In the 1960s, Krajcberg lived in the interior of Minas Gerais, in a cave in the mining region of Itabirito - there he extracted the pigments from his paints. But it was on visiting southern Bahia, more precisely Nova Viçosa, at the invitation of his friend and architect Zanine Caldas, that the artist found his refuge for life. “I thought: 'My God, how much wealth it has, movement it has, that art ignores. I stay here”, said Frans Krajcberg in the documentary “The scream of nature”, produced by TV Brasil.

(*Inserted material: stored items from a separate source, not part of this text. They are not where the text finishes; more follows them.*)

$ cat src/rtl/y_packer.sv
// y_packer: gathers 4-bit nibbles from the upstream xpto stage into 16-bit words
// (first nibble in w[3:0]) and buffers completed words in a small FIFO with a
// valid/ready output handshake.
//
// Configuration macro: Y_PACKER_SUM_EN
//   defined   - each word carries the 6-bit sum of its nibbles, driven on w_sum.
//   undefined - no sum logic or storage; w_sum is tied to 0.
//
// Ports:
//   clk        in   single clock, rising edge
//   rst        in   synchronous active-high reset
//   y[3:0]     in   nibble from upstream
//   y_is_valid in   y valid this cycle, accepted unconditionally
//   w[15:0]    out  packed word at FIFO head (0 while FIFO empty)
//   w_sum[5:0] out  sum of the four nibbles of w
//   w_valid    out  FIFO non-empty
//   w_ready    in   downstream accepts; transfer on w_valid && w_ready
//   overflow   out  sticky: a completed word was dropped (cleared only by rst)
//
// FIFO_DEPTH must be a power of two >= 2 so the pointers wrap naturally.

module y_packer #(
  parameter int unsigned FIFO_DEPTH = 2
) (
  input  logic        clk,
  input  logic        rst,
  input  logic [3:0]  y,
  input  logic        y_is_valid,
  output logic [15:0] w,
  output logic [5:0]  w_sum,
  output logic        w_valid,
  input  logic        w_ready,
  output logic        overflow
);

  localparam int unsigned AW = (FIFO_DEPTH > 2) ? $clog2(FIFO_DEPTH) : 1;
  localparam int unsigned CW = AW + 1;
  localparam logic [CW-1:0] FullCnt = CW'(FIFO_DEPTH);
  localparam logic [AW-1:0] PtrOne  = AW'(1);
  localparam logic [CW-1:0] CntOne  = CW'(1);

  // ---------------------------------------------------------------------------
  // Nibble collector
  // ---------------------------------------------------------------------------
  typedef enum logic [1:0] {StC0, StC1, StC2, StC3} col_state_e;

  col_state_e  state_q, state_d;
  // Only the first three nibbles need storage: the fourth arrives together with
  // the push and is taken straight from y.
  logic [11:0] nib_q, nib_d;
  logic        word_done;
  logic [15:0] new_word;

  always_ff @(posedge clk) begin
    if (rst) begin
      state_q <= StC0;
      nib_q   <= '0;
    end else begin
      state_q <= state_d;
      nib_q   <= nib_d;
    end
  end

  always_comb begin
    state_d   = state_q;
    nib_d     = nib_q;
    word_done = 1'b0;
    if (y_is_valid) begin
      unique case (state_q)
        StC0: begin
          nib_d[3:0] = y;
          state_d    = StC1;
        end
        StC1: begin
          nib_d[7:4] = y;
          state_d    = StC2;
        end
        StC2: begin
          nib_d[11:8] = y;
          state_d     = StC3;
        end
        StC3: begin
          word_done = 1'b1;
          state_d   = StC0;
        end
        default: state_d = StC0;
      endcase
    end
  end

  assign new_word = {y, nib_q};

  // ---------------------------------------------------------------------------
  // Output FIFO
  // ---------------------------------------------------------------------------
  logic [15:0]   word_mem [FIFO_DEPTH];
  logic [AW-1:0] wr_ptr_q, wr_ptr_d;
  logic [AW-1:0] rd_ptr_q, rd_ptr_d;
  logic [CW-1:0] count_q, count_d;
  logic          overflow_q, overflow_d;
  logic          fifo_full, fifo_empty;
  logic          pop, push_ok;

  assign fifo_full  = (count_q == FullCnt);
  assign fifo_empty = (count_q == '0);
  assign pop        = !fifo_empty && w_ready;
  // A full FIFO still takes the word when the head leaves in the same cycle.
  assign push_ok    = word_done && (!fifo_full || pop);

  always_comb begin
    wr_ptr_d   = wr_ptr_q;
    rd_ptr_d   = rd_ptr_q;
    count_d    = count_q;
    overflow_d = overflow_q;
    if (push_ok) begin
      wr_ptr_d = wr_ptr_q + PtrOne;
    end
    if (pop) begin
      rd_ptr_d = rd_ptr_q + PtrOne;
    end
    unique case ({push_ok, pop})
      2'b10:   count_d = count_q + CntOne;
      2'b01:   count_d = count_q - CntOne;
      default: count_d = count_q;
    endcase
    if (word_done && !push_ok) begin
      overflow_d = 1'b1;
    end
  end

  always_ff @(posedge clk) begin
    if (rst) begin
      wr_ptr_q   <= '0;
      rd_ptr_q   <= '0;
      count_q    <= '0;
      overflow_q <= 1'b0;
    end else begin
      wr_ptr_q   <= wr_ptr_d;
      rd_ptr_q   <= rd_ptr_d;
      count_q    <= count_d;
      overflow_q <= overflow_d;
    end
  end

  // Storage is not reset; the output mux hides stale entries while empty.
  always_ff @(posedge clk) begin
    if (!rst && push_ok) begin
      word_mem[wr_ptr_q] <= new_word;
    end
  end

  assign w_valid  = !fifo_empty;
  assign w        = fifo_empty ? 16'h0000 : word_mem[rd_ptr_q];
  assign overflow = overflow_q;

  // ---------------------------------------------------------------------------
  // Optional per-word nibble sum
  // ---------------------------------------------------------------------------
`ifdef Y_PACKER_SUM_EN
  logic [5:0] sum_mem [FIFO_DEPTH];
  logic [5:0] new_sum;

  assign new_sum = {2'b00, nib_q[3:0]} + {2'b00, nib_q[7:4]} +
                   {2'b00, nib_q[11:8]} + {2'b00, y};

  always_ff @(posedge clk) begin
    if (!rst && push_ok) begin
      sum_mem[wr_ptr_q] <= new_sum;
    end
  end

  assign w_sum = fifo_empty ? 6'd0 : sum_mem[rd_ptr_q];
`else
  assign w_sum = 6'd0;
`endif

endmodule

Frans Krajcberg spent his last years in Nova Viçosa, where he maintained his studio at Sítio Natura, surrounded by the only remaining portion of Atlantic Forest in the region. He died in Rio de Janeiro, in 2017, leaving a huge amount of works focused on the relationship between art and the environment.
Frans Krajcberg's scream
In a world where individualism and indifference make everyday life cold and violent, Frans Krajcberg's cry is still and increasingly necessary. He fought and shouted against what he called the barbarism of man against man and humanity against nature. “This is my life, to scream louder and louder against this barbarism that man practices”, he revealed. He made his art a cry of revolt by transforming charred trunks and branches into sculptures. "I want my works to be a reflection of the burnings. That's why I use the same colors: red and black, fire and death."
Photo: Cael Carvalho
Trunks and roots charred by fires that cut down dense green areas to turn them into pasture were the material of Frans Krajcberg's works. He collected what the fire left behind and transformed the materials so that they could cry for help in the name of the Amazon. “I try to express myself with this broken, murdered material, all this to show: look, yesterday it was a beautiful tree, today it is a burnt stick”, he said. He also recorded photos of forests and had thousands of photos of wildfires and the destruction of nature.

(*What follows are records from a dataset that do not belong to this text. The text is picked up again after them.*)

### src/rtl/powerup_sprite.sv
// Power-up item controller: spawns from a question block, emerges, walks, falls, lands and is
// consumed on contact with Mario. Drives the pixel hit flag and sprite-ROM address.
module powerup_sprite #(
  parameter int unsigned X_HOME      = 305,
  parameter int unsigned Y_HOME      = 243,
  parameter int unsigned SIZE        = 32,
  parameter int unsigned SCALE_SHIFT = 1,
  parameter int unsigned STEP_MIN    = 45,
  parameter int unsigned STEP_MAX    = 65,
  parameter int unsigned GROUND_Y    = 420,
  parameter int unsigned X_MIN       = 0,
  parameter int unsigned X_MAX       = 607,
  parameter int unsigned WALK_STEP   = 2,
  parameter int unsigned FALL_STEP   = 4,
  parameter int unsigned RISE_STEP   = 2,
  parameter int unsigned TICK_DIV    = 3_000_000,
  parameter int unsigned MARIO_W     = 32,
  parameter int unsigned MARIO_H     = 32,
  parameter int unsigned ROM_BASE_X  = 158,
  parameter int unsigned ROM_BASE_Y  = 115,
  parameter int unsigned ROM_W       = 188
) (
  input  logic        Clk,
  input  logic        Reset,
  input  logic        dead_reset,
  input  logic [8:0]  BG_step,
  input  logic        is_mario_up,
  input  logic        can_down,
  input  logic [9:0]  mario_x,
  input  logic [9:0]  mario_y,
  input  logic [9:0]  DrawX,
  input  logic [9:0]  DrawY,
  output logic        is_item,
  output logic [18:0] rom_addr,
  output logic        item_eaten,
  output logic [9:0]  item_x,
  output logic [9:0]  item_y
);

  localparam int unsigned CntW = (TICK_DIV > 1) ? $clog2(TICK_DIV) : 1;

  typedef enum logic [2:0] {StIdle, StEmerge, StWalk, StFall, StEaten} state_e;

  state_e          state_q, state_d;
  logic [CntW-1:0] cnt_q, cnt_d;
  logic [9:0]      x_q, x_d, y_q, y_d, rise_q, rise_d;
  logic            dir_q, dir_d, pending_q, pending_d;
  logic            tick, bump_ok, active, hit;
  logic [10:0]     rise_next;
  logic [11:0]     ix, iy, mx, my;

  assign tick    = (cnt_q == CntW'(TICK_DIV - 1));
  assign bump_ok = is_mario_up && (BG_step >= 9'(STEP_MIN)) && (BG_step <= 9'(STEP_MAX));
  assign active  = (state_q == StEmerge) || (state_q == StWalk) || (state_q == StFall);

  // Strict AABB overlap, widened so the box sums cannot wrap.
  assign ix  = 12'(x_q);
  assign iy  = 12'(y_q);
  assign mx  = 12'(mario_x);
  assign my  = 12'(mario_y);
  assign hit = active && (ix < mx + 12'(MARIO_W)) && (mx < ix + 12'(SIZE)) &&
               (iy < my + 12'(MARIO_H)) && (my < iy + 12'(SIZE));

  always_ff @(posedge Clk) begin
    if (Reset || dead_reset) begin
      state_q   <= StIdle;
      cnt_q     <= '0;
      x_q       <= 10'(X_HOME);
      y_q       <= 10'(Y_HOME);
      rise_q    <= '0;
      dir_q     <= 1'b0;
      pending_q <= 1'b0;
    end else begin
      state_q   <= state_d;
      cnt_q     <= cnt_d;
      x_q       <= x_d;
      y_q       <= y_d;
      rise_q    <= rise_d;
      dir_q     <= dir_d;
      pending_q <= pending_d;
    end
  end

  always_comb begin
    state_d   = state_q;
    cnt_d     = tick ? '0 : cnt_q + CntW'(1);
    x_d       = x_q;
    y_d       = y_q;
    rise_d    = rise_q;
    dir_d     = dir_q;
    pending_d = pending_q;
    rise_next = 11'(rise_q) + 11'(RISE_STEP);
    unique case (state_q)
      StIdle: begin
        if (bump_ok) pending_d = 1'b1;
        if (tick && pending_q) begin
          state_d   = StEmerge;
          pending_d = 1'b0;
        end
      end
      StEmerge: if (tick) begin
        rise_d = rise_next[9:0];
        if (rise_next >= 11'(SIZE)) begin
          y_d     = 10'(Y_HOME - SIZE);
          state_d = StWalk;
          dir_d   = 1'b0;
        end else begin
          y_d = y_q - 10'(RISE_STEP);
        end
      end
      StWalk: if (tick) begin
        if (can_down) begin
          state_d = StFall;
        end else if (!dir_q) begin
          // Reaching the bound already counts as a wall hit.
          if (11'(x_q) + 11'(WALK_STEP) >= 11'(X_MAX)) begin
            x_d   = 10'(X_MAX);
            dir_d = 1'b1;
          end else begin
            x_d = x_q + 10'(WALK_STEP);
          end
        end else if (11'(x_q) <= 11'(X_MIN) + 11'(WALK_STEP)) begin
          x_d   = 10'(X_MIN);
          dir_d = 1'b0;
        end else begin
          x_d = x_q - 10'(WALK_STEP);
        end
      end
      StFall: if (tick) begin
        if (11'(y_q) + 11'(SIZE) + 11'(FALL_STEP) >= 11'(GROUND_Y)) begin
          y_d     = 10'(GROUND_Y - SIZE);
          state_d = StWalk;
        end else begin
          y_d = y_q + 10'(FALL_STEP);
        end
      end
      StEaten: ;
      default: state_d = StIdle;
    endcase
    if (hit) begin
      state_d = StEaten;
      x_d     = x_q;
      y_d     = y_q;
      rise_d  = rise_q;
      dir_d   = dir_q;
    end
  end

  logic [9:0]  dx, dy, tx_full, tx, ty;
  logic [18:0] addr;

  always_comb begin
    dx      = DrawX - x_q;
    dy      = DrawY - y_q;
    is_item = active && (DrawX >= x_q) && (DrawY >= y_q) &&
              (dx < 10'(SIZE)) && (dy < 10'(SIZE)) &&
              ((state_q != StEmerge) || (DrawY < 10'(Y_HOME)));
    tx_full = dir_q ? (10'(SIZE - 1) - dx) : dx;
    tx      = tx_full >> SCALE_SHIFT;
    ty      = dy >> SCALE_SHIFT;
    addr    = (19'(ROM_BASE_X) + 19'(tx)) + (19'(ROM_BASE_Y) + 19'(ty)) * 19'(ROM_W);
    rom_addr   = is_item ? addr : '0;
    item_eaten = (state_q == StEaten);
    item_x     = x_q;
    item_y     = y_q;
  end

endmodule
### config.mk
export PLATFORM = sky130hd
export DESIGN_NAME = powerup_sprite
export DESIGN_NICKNAME = d
export VERILOG_FILES = /design/src/rtl/powerup_sprite.sv
export SDC_FILE = /design/constraint.sdc
export NUM_CORES = 1
export LEC_CHECK = 0
export BUFFER_PORTS_ARGS = -buffer_cell sky130_fd_sc_hd__buf_2
export CAP_MARGIN = 25
export CORE_MARGIN = 3
export CORE_UTILIZATION = 40
export CTS_CLUSTER_SIZE = 30
export DETAILED_ROUTE_END_ITERATION = 12
export PLACE_DENSITY = 0.7
export SYNTH_ARGS = -nofsm -noshare
export SYNTH_HDL_FRONTEND = slang
export SYNTH_SLANG_ARGS = --single-unit
### constraint.sdc
create_clock -name Clk -period 10.01 [get_ports Clk]
set_input_delay 0 -clock Clk [delete_from_list [all_inputs] [get_ports Clk]]
set_output_delay 0 -clock Clk [all_outputs]
set_load 0.01 [all_outputs]
==> summary.txt <==
Critical path
  • CP required: 10.01 ns
  • WP buf/inv: 6
  • Worst reg2reg startpoint: item_y[8]
  • Worst Setup End Kind: output port
  • Slowest stage cell on the critical path: or4_1
  • Max incr delay on CP: roughly 0.60 ns
  • Worst path top cell family by delay: adder cells
  • CP most frequent cell: inv_1
  • Worst Path Max Fanout: 8
  • Crit Path Class: reg -> out
  • Worst Setup SP: item_y[1]
  • Worst EP arrival: 7.52 ns
  • Type of origin of the critical path: register

Route
  • Starting DRT DRC Count: 573
  • Wire length per cell: 15.86 um
  • Top sig layer: met4
  • Wl on met1: about 10000 um
  • DR vias/cell: 5.741
  • Post-Route WL: 22680 um
  • Metal2 WL: 10620 um
  • DRC errors left: 0
  • Detailed Routing Iterations Pass 1: 5
  • Detail Route met3 WL: around 1100 um
  • Post-detailed-route count of antenna-violating nets: 0
  • Routed vias: 8209

Synth
  • Adder-cell share of the synthesized area: 0.2303
  • Synthesized area: 8454 um^2
  • Top-area cell type share of the netlist area: 0.1806
  • Synth Flop Type: dfxtp_1
  • Main combinational cell family by area after synthesis: simple AND/OR/NAND/NOR gates
  • Syn nets: roughly 1300
  • Synth area leader: ha_1
  • Synth Area in Compound Gates: 0.2303
  • Mux contribution to synthesized area: 0.007252
  • Post-Synthesis Cells: 1096
  • Yosys warnings: 0
  • EDFF count, synth: 0
  • Synth cell count leaders: ha_1, inv_1, nor2_1, nand2_1, dfxtp_1
  • Sequential share of the synthesized area: 0.1326
  • Mean Syn Cell Area: 7.714 um^2
  • Synthesized flop and latch total: 56
  • Largest cells by area after synthesis: ha_1, dfxtp_1, xnor2_1
  • Synth Area in XOR/XNOR: 0.08702
  • Async SR Flop Fraction: 0
  • Simple-gate share of the synthesized area: 0.2432
  • Distinct cell type count after synthesis: 81
  • Top-count cell post-synth: ha_1

Die
  • Site Rows: 52
  • Die W: 151.4 um
  • CORE AREA: 20490 um^2
  • Ports: 95
  • Die area: 22920 um^2
  • Starting density of the core: 0.4125
  • Height of the die: between 150 and 200 um

STA
  • Final min period: 7.520 ns
  • Clock skew: 0.006060 ns
  • Final Hold Fails: 0
  • Least-Margin Pin Slew: 1.012 ns
  • RSZ-0062 raised after global routing: false
  • Slew Viols, Final: 0
  • Tcrit/Tclk final: 0.7513
  • Setup_tns: 0 ns
  • Fmax: 133.0 MHz
  • Relative slew slack: 0.3203
  • # setup viols final: 0

Clock tree
  • Clock sink count: 56
  • Root Buffer: clkbuf_16
  • Cts bufs inserted: 5
  • Clock latency on the worst-skew pair: 0.30 ns
  • Hold buffers post-CTS: 0
  • H-tree levels: 2
  • Post-CTS Setup Repair Bufs: 0
  • Clock buffer depth: 2
  • TritonCTS clock tree: built
  • Quantity of gates resized following cts: 0
  • Clk slew on worst S/H paths: 0.07 ns

Power and ir drop
  • Net load switching power: 1.356 mW
  • Internal: 1.217 mW
  • Clock Power Share: 0.069
  • P_leak: 4.013 nW
  • Seq pwr share: 0.087
  • Sw frac: 0.5270
  • Peak supply drop: 0.4058 mV
  • Power per cell area: 277.9 nW/um^2
  • Comb power frac: 0.844

Hold path
  • Hold path start: Reset
  • Worst hold path class: in -> reg

Global routing
  • Vias in the first global route: 7735
  • GRT overflow: 0
  • Largest net degree at the start of global routing: 27
  • Initial antenna violation count: 1
  • First-pass GRT wire length: 37300 um
  • Global Route Usage Sum: 0.1953

Finish
  • Multi-input logic area: 6746 um^2
  • Post-route cell area: 9258 um^2
  • # fillers: 2098
  • Fin nets: 1354
  • Area grow syn2layout: 9.501%
  • Storage cell area: 1121 um^2
  • Ratio of cells with drive above 1 in the final layout: 0.1123

Placed design
  • Placed cell areas: 9107 um^2
  • Number of port buffers: between 90 and 100
  • Dpl hpwl: 18180 um
  • RePlAce Congestion: between 0.9 and 1

Status
  • Status: finished, final reports clean

Flow run
  • Max-Cap Viols: 0
-- sequential cells by signal, summed over array words and instances, names as in the netlist --
signal     flops
cnt_q         22
dir_q          1
item_x        10
item_y        10
pending_q      1
rise_q         9
state_q        3
-- worst min-delay path: cells and delay by family --
kind	cells	cell delay (ns)
simple gates	1	0.11
compound gates	1	0.05
buf+inv	1	0.14
-- power by group through the flow --
stage / logic (mW) / clock network, mW / registers, mW
final: 2.17 / 0.178 / 0.223
after global routing: 2.45 / 0.188 / 0.223
after CTS: 2.18 / 0.182 / 0.223
after detailed placement: 2.18 / 0 / 0.228
after global placement: 2.12 / 0 / 0.228
after floorplan: 1.78 / 0 / 0.228
-- placed cells by master (no fill, tap or decap), types with 10 or more instances in the layout --
cell type and count:
a211o_1 11, a211oi_1 17, a21o_1 16, a21oi_1 46
a31oi_1 18, and2_1 16, and3_1 15, buf_2 94
dfxtp_1 56, fa_1 21, ha_1 122, inv_1 103
nand2_1 60, nand2b_1 19, nand3_1 39, nand4_1 20
nor2_1 85, nor2b_1 10, nor3_1 38, nor3b_1 10
nor4_1 14, o211ai_1 14, o21a_1 11, o21ai_0 44
o31ai_1 15, or3_1 13, xnor2_1 53, xor2_1 31
-- cell families (layout without fill, tap and decap cells) --
family	Yosys count	after routing
simple gates	384	384
compound gates	272	272
buf+inv	151	213
fa+ha+maj	143	143
xor+xnor	84	84
flops	56	56
mux	6	6
other cells	0	2
-- area by class of cell --
type / count / share of cell area
multi-input combinational: 889 / 0.7287
clock buffer: 6 / 0.01392
clock inverter: 2 / 0.001757
inverter: 107 / 0.04338
timing repair buffer: 98 / 0.05406
sequential: 56 / 0.1211
antenna: 2 / 0.0005406
tap: 270 / 0.03649
-- metrics by stage --
stage	hold WS [ns]	setup slack (ns)	util	power (mW)	std cells
global placement	0.3551	3.055	0.4444	2.352	1420
CTS	0.04481	2.496	0.4515	2.588	1428
floorplan	0.1760	3.274	-	2.009	1096
global route	0.06605	1.912	0.4516	2.864	1429
detailed placement	0.3615	2.824	0.4444	2.404	1420
finish	0.05091	2.490	0.4517	2.573	1430
-- final timing paths --
check / endpoint / slack [ns] / cells after the start
hold reg to reg: cnt_q[0] / 0.45 / 1
hold / removal: rise_q[9] / 0.05 / 3
setup / recovery: rom_addr[17] / 2.49 / 26
setup reg to reg: item_y[0] / 5.94 / 10
-- per-layer routing --
metal  GRT usage  vias up
met2      0.3365      215
met3     0.02603       57
met1      0.2486     3799
li1            -     4138
met5           0        -
met4     0.07072        0
Note: power is estimated with default switching activity, not from simulation.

The plastic artist denounced the burnings in Paraná, the exploitation of minerals in Minas Gerais and deforestation in the Amazon. In addition, he defended the turtles in Nova Viçosa and placed himself in front of a tractor to avoid the construction of an avenue in the city. His activism in favor of the environment was thrilling. Frans Krajcberg was an artist who provoked reflections and dialogues with his protests. The ideas defended by his visceral works continue to be important and necessary in our society.
“When I see the material, I see he's going to yell at me, that's my job. I can't go out on the street and start screaming, they'll put me in jail or the hospital crazy,” explained Krajcberg. The way that the artist found was to take these pieces that were brutally destroyed, and with them work, create and fight for human beings to recognize that the planet is sick.
Frans Krajcberg's works carry a strong ethical dimension that goes beyond his life and art. His militancy and activism with revolutionary fervor showed his indignation against the massacre of our biodiversity. The artist's message was that we need to stop this cycle of destruction and stop these scandalous crimes against nature and humanity.